女が両手を地面にかざすと、周りの背景がプログラム空間のようにカチカチと入れ替わり、広大な大空の、遥か上空に切り替わった。しかし重力に引っ張られ落ちる事はなく、ただただフヨフヨと浮かびながら女は下の街を指差した。
「ここがあなたの住む別世界線の日本です。そして、あそこであなたは魔術の名家の跡取りとして転生してもらいます!」
「ええーーー!? 何故!」
「好奇心です」
「おおい!?」
「ほら、オカルトが淘汰された世界で平凡な人間になっちゃったんだとしたら、こう色々と融通の利くこういう世界の方が面白い人生になると思いませんか?」
「別に思いませんけど!? 生まれ直せるなら普通に元いた世界で満足なんですけど!?」
「そうですか。それじゃ、行ってらっしゃーい」
「えっ?」
不意に浮遊感に襲われた。身体がない筈なのに確かに落ちている。怖い、怖い、怖い怖い怖い怖い怖い怖い怖い怖い怖い怖い!!!! 視界は依然として女の方を見上げてるから背面から落ちてる、怖すぎる!
「あ、そうだ。折角ですし何か希望するオプションとかあります? ある程度の無茶ならあなたの根源を改ざんすればいいわけですから、希望があれば聞きますよ」
落ち行く俺を尻目に、離れた距離から確かに聞こえる声で女が俺に問いを投げかけた。
「ほーーう!? それじゃ転生無しってのは!?」
「無しで」
「クソッ! じゃあ不死身! ここ魔法とかあるんだろ! 不死身で苦痛を感じない身体!!」
「チェンジで」
「はぁ!? じゃあじゃあ、何もしなくても勝手に全方向の攻撃弾けるとか!!」
「つまらない」
「何ならいいんだよ!!!」
「! そうだ、不死身じゃないけど寿命と老いを無いものにしましょうか? 何歳から成長が止まるか分かりませんが」
「あああああもう何でもいいよ! あんたにもう何も期待しないよありがとうさようなら!!」
迫り来るアスファルト。
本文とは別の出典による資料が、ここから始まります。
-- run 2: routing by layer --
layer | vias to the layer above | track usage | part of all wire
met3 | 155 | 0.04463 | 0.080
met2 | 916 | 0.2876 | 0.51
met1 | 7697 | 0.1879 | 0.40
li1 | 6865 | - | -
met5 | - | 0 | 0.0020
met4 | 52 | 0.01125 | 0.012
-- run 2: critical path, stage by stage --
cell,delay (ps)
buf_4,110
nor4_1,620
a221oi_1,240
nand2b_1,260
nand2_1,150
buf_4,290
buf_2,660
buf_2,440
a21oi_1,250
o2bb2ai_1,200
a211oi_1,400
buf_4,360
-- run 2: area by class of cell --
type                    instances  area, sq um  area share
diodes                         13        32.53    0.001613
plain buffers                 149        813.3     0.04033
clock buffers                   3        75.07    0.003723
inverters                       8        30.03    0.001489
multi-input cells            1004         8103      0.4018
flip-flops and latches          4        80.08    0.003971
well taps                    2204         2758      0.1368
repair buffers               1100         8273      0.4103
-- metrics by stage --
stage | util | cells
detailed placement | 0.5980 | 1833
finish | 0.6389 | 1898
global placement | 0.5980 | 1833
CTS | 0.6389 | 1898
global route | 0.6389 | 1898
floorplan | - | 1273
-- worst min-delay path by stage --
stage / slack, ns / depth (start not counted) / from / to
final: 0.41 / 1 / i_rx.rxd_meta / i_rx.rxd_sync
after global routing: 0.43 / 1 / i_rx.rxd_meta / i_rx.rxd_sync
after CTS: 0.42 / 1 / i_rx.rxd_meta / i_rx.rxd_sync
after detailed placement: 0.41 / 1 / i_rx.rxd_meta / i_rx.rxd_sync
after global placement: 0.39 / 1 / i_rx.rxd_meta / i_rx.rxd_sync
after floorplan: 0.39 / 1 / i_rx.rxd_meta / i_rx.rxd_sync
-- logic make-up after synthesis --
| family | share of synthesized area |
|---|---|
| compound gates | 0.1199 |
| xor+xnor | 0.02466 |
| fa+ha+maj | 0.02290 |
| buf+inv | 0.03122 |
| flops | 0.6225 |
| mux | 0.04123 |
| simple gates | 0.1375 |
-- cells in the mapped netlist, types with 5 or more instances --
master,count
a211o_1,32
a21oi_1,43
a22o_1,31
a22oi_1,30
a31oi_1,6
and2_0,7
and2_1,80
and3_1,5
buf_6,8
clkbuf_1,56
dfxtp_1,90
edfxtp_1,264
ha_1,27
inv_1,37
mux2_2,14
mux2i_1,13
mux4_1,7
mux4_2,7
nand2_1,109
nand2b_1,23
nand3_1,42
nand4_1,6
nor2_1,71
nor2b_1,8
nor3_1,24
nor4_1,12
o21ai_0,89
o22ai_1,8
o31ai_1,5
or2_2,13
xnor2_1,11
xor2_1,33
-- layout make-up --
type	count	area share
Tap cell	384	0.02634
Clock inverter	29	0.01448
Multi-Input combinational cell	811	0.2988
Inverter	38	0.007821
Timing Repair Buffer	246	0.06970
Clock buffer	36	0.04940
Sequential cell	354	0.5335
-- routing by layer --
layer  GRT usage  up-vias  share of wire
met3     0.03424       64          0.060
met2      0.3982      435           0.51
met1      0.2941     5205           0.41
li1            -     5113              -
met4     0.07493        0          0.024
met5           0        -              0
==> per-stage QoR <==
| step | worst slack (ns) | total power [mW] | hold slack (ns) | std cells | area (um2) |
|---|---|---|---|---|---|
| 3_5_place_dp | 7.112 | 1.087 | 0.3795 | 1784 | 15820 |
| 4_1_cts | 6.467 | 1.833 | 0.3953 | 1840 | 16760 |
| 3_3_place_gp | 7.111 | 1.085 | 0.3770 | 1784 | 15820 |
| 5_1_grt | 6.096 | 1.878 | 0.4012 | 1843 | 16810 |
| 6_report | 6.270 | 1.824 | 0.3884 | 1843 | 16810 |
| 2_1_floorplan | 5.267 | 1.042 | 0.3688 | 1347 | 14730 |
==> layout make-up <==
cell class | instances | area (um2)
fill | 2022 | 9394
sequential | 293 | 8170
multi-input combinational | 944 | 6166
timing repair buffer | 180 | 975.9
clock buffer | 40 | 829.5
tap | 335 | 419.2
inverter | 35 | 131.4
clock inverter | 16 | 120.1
File: config.mk
export PLATFORM = sky130hd
export DESIGN_NAME = ycr_intf
export DESIGN_NICKNAME = d
export VERILOG_FILES = /design/src/rtl/ycr_mem_pkg.sv /design/src/rtl/ycr_wb_pkg.sv /design/src/rtl/ycr_reset_sync.sv /design/src/rtl/ycr_dmem_req_capture.sv /design/src/rtl/ycr_dmem_lane_align.sv /design/src/rtl/ycr_dmem_wb_master.sv /design/src/rtl/ycr_intf.sv
export SDC_FILE = /design/constraint.sdc
export NUM_CORES = 1
export LEC_CHECK = 0
export BUFFER_PORTS_ARGS = -buffer_cell sky130_fd_sc_hd__buf_2
export CORE_MARGIN = 2
export CORE_UTILIZATION = 55
export CTS_CLUSTER_DIAMETER = 30
export CTS_CLUSTER_SIZE = 10
export DETAILED_ROUTE_END_ITERATION = 8
export GPL_ROUTABILITY_DRIVEN = 0
export PLACE_DENSITY = 0.82
export RECOVER_POWER = 50
export SLEW_MARGIN = 20
export SYNTH_ARGS = -nofsm -noshare
export SYNTH_HDL_FRONTEND = slang
export SYNTH_SLANG_ARGS = --single-unit
File: constraint.sdc
create_clock -name core_clk_i -period 10.9 [get_ports core_clk_i]
set_input_delay 2.18 -clock core_clk_i [delete_from_list [all_inputs] [get_ports core_clk_i]]
set_output_delay 2.18 -clock core_clk_i [all_outputs]
set_load 0.005 [all_outputs]
File: src/rtl/ycr_mem_pkg.sv
package ycr_mem_pkg;

// ----------------------------------------------------------
// Core data-memory port widths
// ----------------------------------------------------------
localparam int unsigned YCR_DMEM_AWIDTH = 32;   // Address width
localparam int unsigned YCR_DMEM_DWIDTH = 32;   // Data width

typedef logic [YCR_DMEM_AWIDTH-1:0] dmem_addr_t;   // Core address word
typedef logic [YCR_DMEM_DWIDTH-1:0] dmem_data_t;   // Core data word

// ----------------------------------------------------------
// Request and response encodings
// ----------------------------------------------------------
typedef enum logic {
   READ  = 1'b0,                                // Load
   WRITE = 1'b1                                 // Store
} dmem_cmd_e;

typedef enum logic [1:0] {
   BYTE  = 2'b00,                               // 8-bit access
   HWORD = 2'b01,                               // 16-bit access
   WORD  = 2'b10                                // 32-bit access
} dmem_width_e;

// Response is a one-cycle pulse
typedef enum logic [1:0] {
   IDLE = 2'b00,                                // No response this cycle
   RDY  = 2'b01,                                // Completed ok
   ER   = 2'b10                                 // Bus error
} dmem_resp_e;

endpackage : ycr_mem_pkg

File: src/rtl/ycr_wb_pkg.sv
package ycr_wb_pkg;

// ----------------------------------------------------------
// Wishbone data bus geometry
// ----------------------------------------------------------
localparam int unsigned YCR_WB_WIDTH  = 32;                 // Bus width
localparam int unsigned YCR_WB_SEL_W  = YCR_WB_WIDTH / 8;   // Byte enables
localparam int unsigned YCR_WB_BYTE_W = 8;                  // Bits per lane

typedef logic [YCR_WB_SEL_W-1:0] wb_sel_t;   // Byte-enable vector
typedef logic [YCR_WB_WIDTH-1:0] wb_data_t;  // Bus data word

// Base lane masks, shifted up by the byte offset
localparam wb_sel_t YCR_WB_SEL_BYTE  = 4'b0001;   // Single lane
localparam wb_sel_t YCR_WB_SEL_HWORD = 4'b0011;   // Two lanes
localparam wb_sel_t YCR_WB_SEL_WORD  = 4'b1111;   // All lanes

endpackage : ycr_wb_pkg

File: src/rtl/ycr_reset_sync.sv
`timescale 1ns/10ps

module ycr_reset_sync #(
   parameter int unsigned RST_SYNC_STAGES = 2         // Flops in the chain
) (
   input  logic core_clk_i,                           // Core clock
   input  logic rst_n_i,                              // Power-up reset
   input  logic cpu_intf_rst_n_i,                     // CPU interface reset
   output logic rst_n_sync_o                          // Clock-aligned reset
);

logic                       rst_n_comb;               // Either source asserts
logic [RST_SYNC_STAGES-1:0] sync_ff;                  // Synchronizer chain

assign rst_n_comb = rst_n_i & cpu_intf_rst_n_i;       // Async assert path

// Assert at once, release after RST_SYNC_STAGES edges
always_ff @(posedge core_clk_i or negedge rst_n_comb) begin
   if (!rst_n_comb) begin
      sync_ff <= '0;
   end else begin
      sync_ff <= {sync_ff[RST_SYNC_STAGES-2:0], cpu_intf_rst_n_i};
   end
end

assign rst_n_sync_o = sync_ff[RST_SYNC_STAGES-1];     // Last stage

endmodule : ycr_reset_sync

File: src/rtl/ycr_dmem_req_capture.sv
`timescale 1ns/10ps

module ycr_dmem_req_capture (
   input  logic                     core_clk_i,          // Core clock
   input  logic                     rst_n_i,             // Synchronized reset
   // Core request port
   input  logic                     core_dmem_req_i,     // Request
   input  ycr_mem_pkg::dmem_cmd_e   core_dmem_cmd_i,     // Read or write
   input  ycr_mem_pkg::dmem_width_e core_dmem_width_i,   // Access width
   input  ycr_mem_pkg::dmem_addr_t  core_dmem_addr_i,    // Address
   input  ycr_mem_pkg::dmem_data_t  core_dmem_wdata_i,   // Write data
   output logic                     core_dmem_req_ack_o, // Request taken
   // Toward the bus master
   input  logic                     pend_take_i,         // Master launches entry
   output logic                     pend_valid_o,        // Entry held
   output ycr_mem_pkg::dmem_cmd_e   pend_cmd_o,          // Held command
   output ycr_mem_pkg::dmem_width_e pend_width_o,        // Held width
   output ycr_mem_pkg::dmem_addr_t  pend_addr_o,         // Held address
   output ycr_mem_pkg::dmem_data_t  pend_wdata_o         // Held write data
);

// ----------------------------------------------------------
// Acceptance
// ----------------------------------------------------------
// One-entry buffer; a second request may land here while
// the first one is still out on Wishbone
assign core_dmem_req_ack_o = core_dmem_req_i & ~pend_valid_o;   // Only when empty

// ----------------------------------------------------------
// Valid flag
// ----------------------------------------------------------
always_ff @(posedge core_clk_i or negedge rst_n_i) begin
   if (!rst_n_i) begin
      pend_valid_o <= 1'b0;
   end else if (core_dmem_req_ack_o) begin
      pend_valid_o <= 1'b1;                       // Filled on accept
   end else if (pend_take_i) begin
      pend_valid_o <= 1'b0;                       // Freed at launch
   end
end

// ----------------------------------------------------------
// Request fields
// ----------------------------------------------------------
always_ff @(posedge core_clk_i) begin
   if (core_dmem_req_ack_o) begin
      pend_cmd_o   <= core_dmem_cmd_i;            // Load or store
      pend_width_o <= core_dmem_width_i;          // Byte/half/word
      pend_addr_o  <= core_dmem_addr_i;           // Full address kept
      pend_wdata_o <= core_dmem_wdata_i;          // Unshifted store data
   end
end

endmodule : ycr_dmem_req_capture

File: src/rtl/ycr_dmem_lane_align.sv
`timescale 1ns/10ps

module ycr_dmem_lane_align (
   // Request path
   input  ycr_mem_pkg::dmem_width_e pend_width_i,   // Pending access width
   input  ycr_mem_pkg::dmem_addr_t  pend_addr_i,    // Pending address
   input  ycr_mem_pkg::dmem_data_t  pend_wdata_i,   // Pending store data
   output ycr_wb_pkg::wb_sel_t      wb_sel_o,       // Byte enables
   output ycr_wb_pkg::wb_data_t     wb_wdata_o,     // Lane-shifted store data
   // Return path
   input  ycr_mem_pkg::dmem_width_e rd_width_i,     // Width of access on bus
   input  logic [1:0]               rd_offset_i,    // Byte offset of that access
   input  ycr_wb_pkg::wb_data_t     wb_rdata_i,     // Registered bus read data
   output ycr_mem_pkg::dmem_data_t  core_rdata_o    // Aligned load data
);

import ycr_mem_pkg::*;
import ycr_wb_pkg::*;

logic [1:0] wr_offset;                            // Store byte offset
logic [4:0] wr_shift;                             // Store shift in bits
logic [4:0] rd_shift;                             // Load shift in bits
wb_data_t   rd_shifted;                           // Load data at lane 0

// ----------------------------------------------------------
// Request path
// ----------------------------------------------------------
assign wr_offset = pend_addr_i[1:0];
assign wr_shift  = {wr_offset, 3'b000};           // 8 x offset

assign wb_wdata_o = pend_wdata_i << wr_shift;     // Move data onto its lanes

always_comb begin
   case (pend_width_i)
      BYTE:    wb_sel_o = YCR_WB_SEL_BYTE << wr_offset;             // One lane
      HWORD:   wb_sel_o = YCR_WB_SEL_HWORD << {wr_offset[1], 1'b0}; // Lane 0 or 2
      default: wb_sel_o = YCR_WB_SEL_WORD;                          // Full word
   endcase
end

// ----------------------------------------------------------
// Return path
// ----------------------------------------------------------
assign rd_shift   = {rd_offset_i, 3'b000};
assign rd_shifted = wb_rdata_i >> rd_shift;       // Bring lane down to bit 0

// Zero-extend to the access width
always_comb begin
   case (rd_width_i)
      BYTE:    core_rdata_o = dmem_data_t'(rd_shifted[YCR_WB_BYTE_W-1:0]);
      HWORD:   core_rdata_o = dmem_data_t'(rd_shifted[2*YCR_WB_BYTE_W-1:0]);
      default: core_rdata_o = rd_shifted;         // Word passes as is
   endcase
end

endmodule : ycr_dmem_lane_align

File: src/rtl/ycr_dmem_wb_master.sv
`timescale 1ns/10ps

module ycr_dmem_wb_master (
   input  logic                     core_clk_i,         // Core clock
   input  logic                     rst_n_i,            // Synchronized reset
   // From capture stage and lane aligner
   input  logic                     pend_valid_i,       // Request waiting
   input  ycr_mem_pkg::dmem_cmd_e   pend_cmd_i,         // Read or write
   input  ycr_mem_pkg::dmem_width_e pend_width_i,       // Access width
   input  ycr_mem_pkg::dmem_addr_t  pend_addr_i,        // Address
   input  ycr_wb_pkg::wb_sel_t      sel_i,              // Byte enables
   input  ycr_wb_pkg::wb_data_t     wdata_i,            // Shifted store data
   output logic                     pend_take_o,        // Launch strobe
   // Wishbone master
   output logic                     wbd_dmem_stb_o,     // Strobe/request
   output ycr_wb_pkg::wb_data_t     wbd_dmem_adr_o,     // Address
   output logic                     wbd_dmem_we_o,      // Write
   output ycr_wb_pkg::wb_data_t     wbd_dmem_dat_o,     // Data out
   output ycr_wb_pkg::wb_sel_t      wbd_dmem_sel_o,     // Byte enable
   input  ycr_wb_pkg::wb_data_t     wbd_dmem_dat_i,     // Data in
   input  logic                     wbd_dmem_ack_i,     // Acknowledge
   input  logic                     wbd_dmem_err_i,     // Error
   // Return toward the core
   output ycr_mem_pkg::dmem_width_e rd_width_o,         // Width of access
   output logic [1:0]               rd_offset_o,        // Byte offset of access
   output ycr_wb_pkg::wb_data_t     rd_data_o,          // Captured bus data
   output ycr_mem_pkg::dmem_resp_e  core_dmem_resp_o    // Response pulse
);

import ycr_mem_pkg::*;

typedef enum logic [1:0] {
   ST_IDLE = 2'b00,                               // Waiting for a request
   ST_BUS  = 2'b01,                               // Cycle on Wishbone
   ST_RESP = 2'b10                                // Response pulse
} state_e;

state_e state;                                    // FSM state
logic   bus_done;                                 // Slave ended the cycle

assign pend_take_o = (state == ST_IDLE) & pend_valid_i;   // Launch from idle only
assign bus_done    = (state == ST_BUS) & (wbd_dmem_ack_i | wbd_dmem_err_i);

// ----------------------------------------------------------
// Control FSM
// ----------------------------------------------------------
always_ff @(posedge core_clk_i or negedge rst_n_i) begin
   if (!rst_n_i) begin
      state            <= ST_IDLE;
      wbd_dmem_stb_o   <= 1'b0;
      wbd_dmem_we_o    <= 1'b0;
      core_dmem_resp_o <= IDLE;
   end else begin
      case (state)
         ST_IDLE: begin
            if (pend_take_o) begin
               wbd_dmem_stb_o <= 1'b1;            // Raise stb
               wbd_dmem_we_o  <= (pend_cmd_i == WRITE);
               state          <= ST_BUS;
            end
         end
         ST_BUS: begin
            if (bus_done) begin
               wbd_dmem_stb_o   <= 1'b0;          // Drop stb for one cycle min
               wbd_dmem_we_o    <= 1'b0;
               core_dmem_resp_o <= wbd_dmem_err_i ? ER : RDY;   // Err wins
               state            <= ST_RESP;
            end
         end
         ST_RESP: begin
            core_dmem_resp_o <= IDLE;             // End of pulse
            state            <= ST_IDLE;
         end
         default: state <= ST_IDLE;
      endcase
   end
end

// ----------------------------------------------------------
// Bus fields and return data
// ----------------------------------------------------------
always_ff @(posedge core_clk_i) begin
   if (pend_take_o) begin
      wbd_dmem_adr_o <= pend_addr_i;              // Address unchanged
      wbd_dmem_dat_o <= wdata_i;
      wbd_dmem_sel_o <= sel_i;
      rd_width_o     <= pend_width_i;             // Kept for load extract
      rd_offset_o    <= pend_addr_i[1:0];
   end
   if (bus_done) begin
      // Stores and errors hand back zero
      rd_data_o <= (wbd_dmem_we_o | wbd_dmem_err_i) ? '0 : wbd_dmem_dat_i;
   end
end

endmodule : ycr_dmem_wb_master

File: src/rtl/ycr_intf.sv
`timescale 1ns/10ps

module ycr_intf #(
   parameter int unsigned RST_SYNC_STAGES = 2               // Reset sync depth
) (
   input  logic                     core_clk_i,             // Core clock
   input  logic                     rst_n_i,                // Power-up reset
   input  logic                     cpu_intf_rst_n_i,       // CPU interface reset
   // Core data memory port
   input  logic                     core_dmem_req_i,        // Request
   input  ycr_mem_pkg::dmem_cmd_e   core_dmem_cmd_i,        // Command
   input  ycr_mem_pkg::dmem_width_e core_dmem_width_i,      // Width
   input  ycr_mem_pkg::dmem_addr_t  core_dmem_addr_i,       // Address
   input  ycr_mem_pkg::dmem_data_t  core_dmem_wdata_i,      // Write data
   output logic                     core_dmem_req_ack_o,    // Request taken
   output ycr_mem_pkg::dmem_data_t  core_dmem_rdata_o,      // Read data
   output ycr_mem_pkg::dmem_resp_e  core_dmem_resp_o,       // Response
   // Wishbone data master
   output logic                     wbd_dmem_stb_o,         // Strobe/request
   output ycr_wb_pkg::wb_data_t     wbd_dmem_adr_o,         // Address
   output logic                     wbd_dmem_we_o,          // Write
   output ycr_wb_pkg::wb_data_t     wbd_dmem_dat_o,         // Data out
   output ycr_wb_pkg::wb_sel_t      wbd_dmem_sel_o,         // Byte enable
   input  ycr_wb_pkg::wb_data_t     wbd_dmem_dat_i,         // Data in
   input  logic                     wbd_dmem_ack_i,         // Acknowledge
   input  logic                     wbd_dmem_err_i          // Error
);

import ycr_mem_pkg::*;
import ycr_wb_pkg::*;

logic        rst_n_sync;                          // Bridge reset
logic        pend_valid;                          // Capture register full
logic        pend_take;                           // Master launches entry
dmem_cmd_e   pend_cmd;
dmem_width_e pend_width;
dmem_addr_t  pend_addr;
dmem_data_t  pend_wdata;
wb_sel_t     wb_sel;                              // Aligned byte enables
wb_data_t    wb_wdata;                            // Aligned store data
dmem_width_e rd_width;                            // Width of access on bus
logic [1:0]  rd_offset;                           // Offset of access on bus
wb_data_t    rd_data;                             // Captured bus data

// ----------------------------------------------------------
// Reset synchronizer
// ----------------------------------------------------------
ycr_reset_sync #(
   .RST_SYNC_STAGES (RST_SYNC_STAGES)
) i_reset_sync (
   .core_clk_i       (core_clk_i      ),
   .rst_n_i          (rst_n_i         ),
   .cpu_intf_rst_n_i (cpu_intf_rst_n_i),
   .rst_n_sync_o     (rst_n_sync      )
);

// ----------------------------------------------------------
// Bridge stages
// ----------------------------------------------------------
ycr_dmem_req_capture i_req_capture (
   .core_clk_i          (core_clk_i         ),
   .rst_n_i             (rst_n_sync         ),
   .core_dmem_req_i     (core_dmem_req_i    ),
   .core_dmem_cmd_i     (core_dmem_cmd_i    ),
   .core_dmem_width_i   (core_dmem_width_i  ),
   .core_dmem_addr_i    (core_dmem_addr_i   ),
   .core_dmem_wdata_i   (core_dmem_wdata_i  ),
   .core_dmem_req_ack_o (core_dmem_req_ack_o),
   .pend_take_i         (pend_take          ),
   .pend_valid_o        (pend_valid         ),
   .pend_cmd_o          (pend_cmd           ),
   .pend_width_o        (pend_width         ),
   .pend_addr_o         (pend_addr          ),
   .pend_wdata_o        (pend_wdata         )
);

ycr_dmem_lane_align i_lane_align (
   .pend_width_i (pend_width       ),
   .pend_addr_i  (pend_addr        ),
   .pend_wdata_i (pend_wdata       ),
   .wb_sel_o     (wb_sel           ),
   .wb_wdata_o   (wb_wdata         ),
   .rd_width_i   (rd_width         ),
   .rd_offset_i  (rd_offset        ),
   .wb_rdata_i   (rd_data          ),
   .core_rdata_o (core_dmem_rdata_o)
);

ycr_dmem_wb_master i_wb_master (
   .core_clk_i       (core_clk_i      ),
   .rst_n_i          (rst_n_sync      ),
   .pend_valid_i     (pend_valid      ),
   .pend_cmd_i       (pend_cmd        ),
   .pend_width_i     (pend_width      ),
   .pend_addr_i      (pend_addr       ),
   .sel_i            (wb_sel          ),
   .wdata_i          (wb_wdata        ),
   .pend_take_o      (pend_take       ),
   .wbd_dmem_stb_o   (wbd_dmem_stb_o  ),
   .wbd_dmem_adr_o   (wbd_dmem_adr_o  ),
   .wbd_dmem_we_o    (wbd_dmem_we_o   ),
   .wbd_dmem_dat_o   (wbd_dmem_dat_o  ),
   .wbd_dmem_sel_o   (wbd_dmem_sel_o  ),
   .wbd_dmem_dat_i   (wbd_dmem_dat_i  ),
   .wbd_dmem_ack_i   (wbd_dmem_ack_i  ),
   .wbd_dmem_err_i   (wbd_dmem_err_i  ),
   .rd_width_o       (rd_width        ),
   .rd_offset_o      (rd_offset       ),
   .rd_data_o        (rd_data         ),
   .core_dmem_resp_o (core_dmem_resp_o)
);

endmodule : ycr_intf

==> flow_summary.json <==
{
  "clockBufferDepth": 2,
  "rsz0062_at_grt": "no",
  "routed_via_density": 5.118,
  "r2r_start": "i_wb_master.state[1]",
  "row_count": 40,
  "avgSynthCellArea_sq_um": 16.28,
  "clock_tree.root_cell": "sky130_fd_sc_hd__clkbuf_16",
  "mappedNetlistArea_sq_um": 6853,
  "post_synth_inst_count": 421,
  "port-buffer-count": 209,
  "fp.dieH_um": 115.6,
  "path_length_in_cells_of_the_critical_path": 4,
  "hpwlAfterDp_mm": 9.373,
  "cts-buffers-inserted": 17,
  "cpPeakStageDelay_ns": 0.64,
  "post_route_cells_drive_above_1_share": 0.3833,
  "tritoncts": "done",
  "critical_path.endpoint": "core_dmem_req_ack_o",
  "max-vdd-ir-drop_mv": 0.1571,
  "ys_async_sr_fraction": 0.05056,
  "failed_checks": "max-capacitance violations, max-slew violations",
  "placeableCoreArea_sq_um": 12110,
  "class_of_the_worst_hold_path": "register to async pin",
  "setup-violations-final": 0,
  "number_of_h_tree_levels": 4,
  "finClkSkew_ns": 0.008585,
  "synth.ff_latch_count": 178,
  "grt_use_total": 0.2054,
  "grt_first_pass_wirelength_mm": 20.08,
  "grt_pass1_vias": 3992,
  "layout.cells.most_common": "sky130_fd_sc_hd__buf_2",
  "worst_path_dominant_cell_family": "buffers and inverters",
  "tightest_slew_ns": 2.607,
  "synth_edf_count": 169,
  "timing.reg2reg.setup_slack_ns": 6.31,
  "detailroute.via_count": 4176,
  "clock_transition_at_the_registers_of_the_reported_paths_ns": 0.07,
  "start_util": 0.5658,
  "post_cts_resize_count": 0,
  "fillers": 831,
  "design.portCount": 210,
  "detail_route.iter0.violations": 345,
  "cp_data_required_time_ns": 8.72,
  "postRouteAntennaNets": 0,
  "maximum_number_of_pins_on_one_net_before_global_route_repair": 69,
  "clock-sinks": 178,
  "cts-hold-fix-buffers": 0,
  "post_layout_nonfiller_instances": 816,
  "crit_type": "input port to output port",
  "die-area_sq_um": 13370,
  "slew_headroom": -0.7380,
  "critPathBufInv": 3,
  "die_x_um": 115.6,
  "dpl_worst_slack_ns": 5.393,
  "final_nets": 740,
  "startpoint_type_of_the_worst_setup_path": "input port",
  "globalRoute.totalOverflow": 0,
  "synth.distinct_cells": 32,
  "worstPathCellList": "clkbuf_1, nor2b_4, buf_4, buf_2",
  "status": "finished, violations left",
  "powerDensity_nw_per_um2": 257.2,
  "postCtsSetupRepairBufs": 0,
  "synth-seq-area-share": 0.7734,
  "endpoints_failing_hold": 0,
  "leakage_uw": 0.003454,
  "drv_cap": 3,
  "critPathCaptureType": "output port",
  "ff2ff_path_depth": 3,
  "synth_warnings": 0,
  "worst_skew_pair.late_latency_ns": 0.42,
  "most-common-layout-cells": "sky130_fd_sc_hd__buf_2, sky130_fd_sc_hd__edfxtp_1, sky130_fd_sc_hd__and2_1",
  "final.period_utilization": 0.5065,
  "r2r-end": "i_wb_master.wbd_dmem_dat_o[3]",
  "slew_violations": 129,
  "layout_setup_ws_ns": 5.379,
  "worstSetupStartpoint": "core_dmem_req_i",
  "timing.critical_path.slowest_stage_cell": "sky130_fd_sc_hd__buf_4",
  "firstDrtPassIters": 5,
  "route.detailed.drc": 0,
  "hold_slack_ns": 0.1099,
  "drt-total-wl_mm": 13.59,
  "synthToLayoutAreaGrowth_pct": 25.40,
  "antenna_violations_before_repair": 1,
  "dpl_cells": 782,
  "cp_max_fo": 68,
  "number_of_nets_produced_by_synthesis": 526,
  "dominantRegCellSynth": "sky130_fd_sc_hd__edfxtp_1",
  "setup-tns-final_ns": 0,
  "fin_crit_period_ns": 5.521,
  "critical_path_arrival_ns": 3.34,
  "maxClockFrequency_ghz": 0.1811,
  "routedWlPerCell_um": 16.65
}
## routing by layer
metal  GRT usage  part of all wire  vias up
li1            -                 -     1979
met1      0.2425              0.38     1988
met2      0.3380              0.51      182
met3     0.07165             0.085       27
met4      0.1024             0.028        0
met5           0                 0        -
いや迫ってるのは俺か。こんな調子で落ちてるんだ、きっとちゃんと勢いよく衝突するんだろうな……。身体無いのに……。
グチャッ。
ほら見たことか。生々しい音が勝手に再生された。実際は音なんかなってないけど、俺が無意識にそれを再生して、そして意識が明滅する。
「なーんて、ちゃんとサービスはしますよ。ある程度は頑張ってもらわないと私の暇潰しにもなりませんし」
完全に落ちる直前、女が耳元で何か言っていたが、もう今更それに反応する気力も無いしなんて言ってるかもよく分からなかった。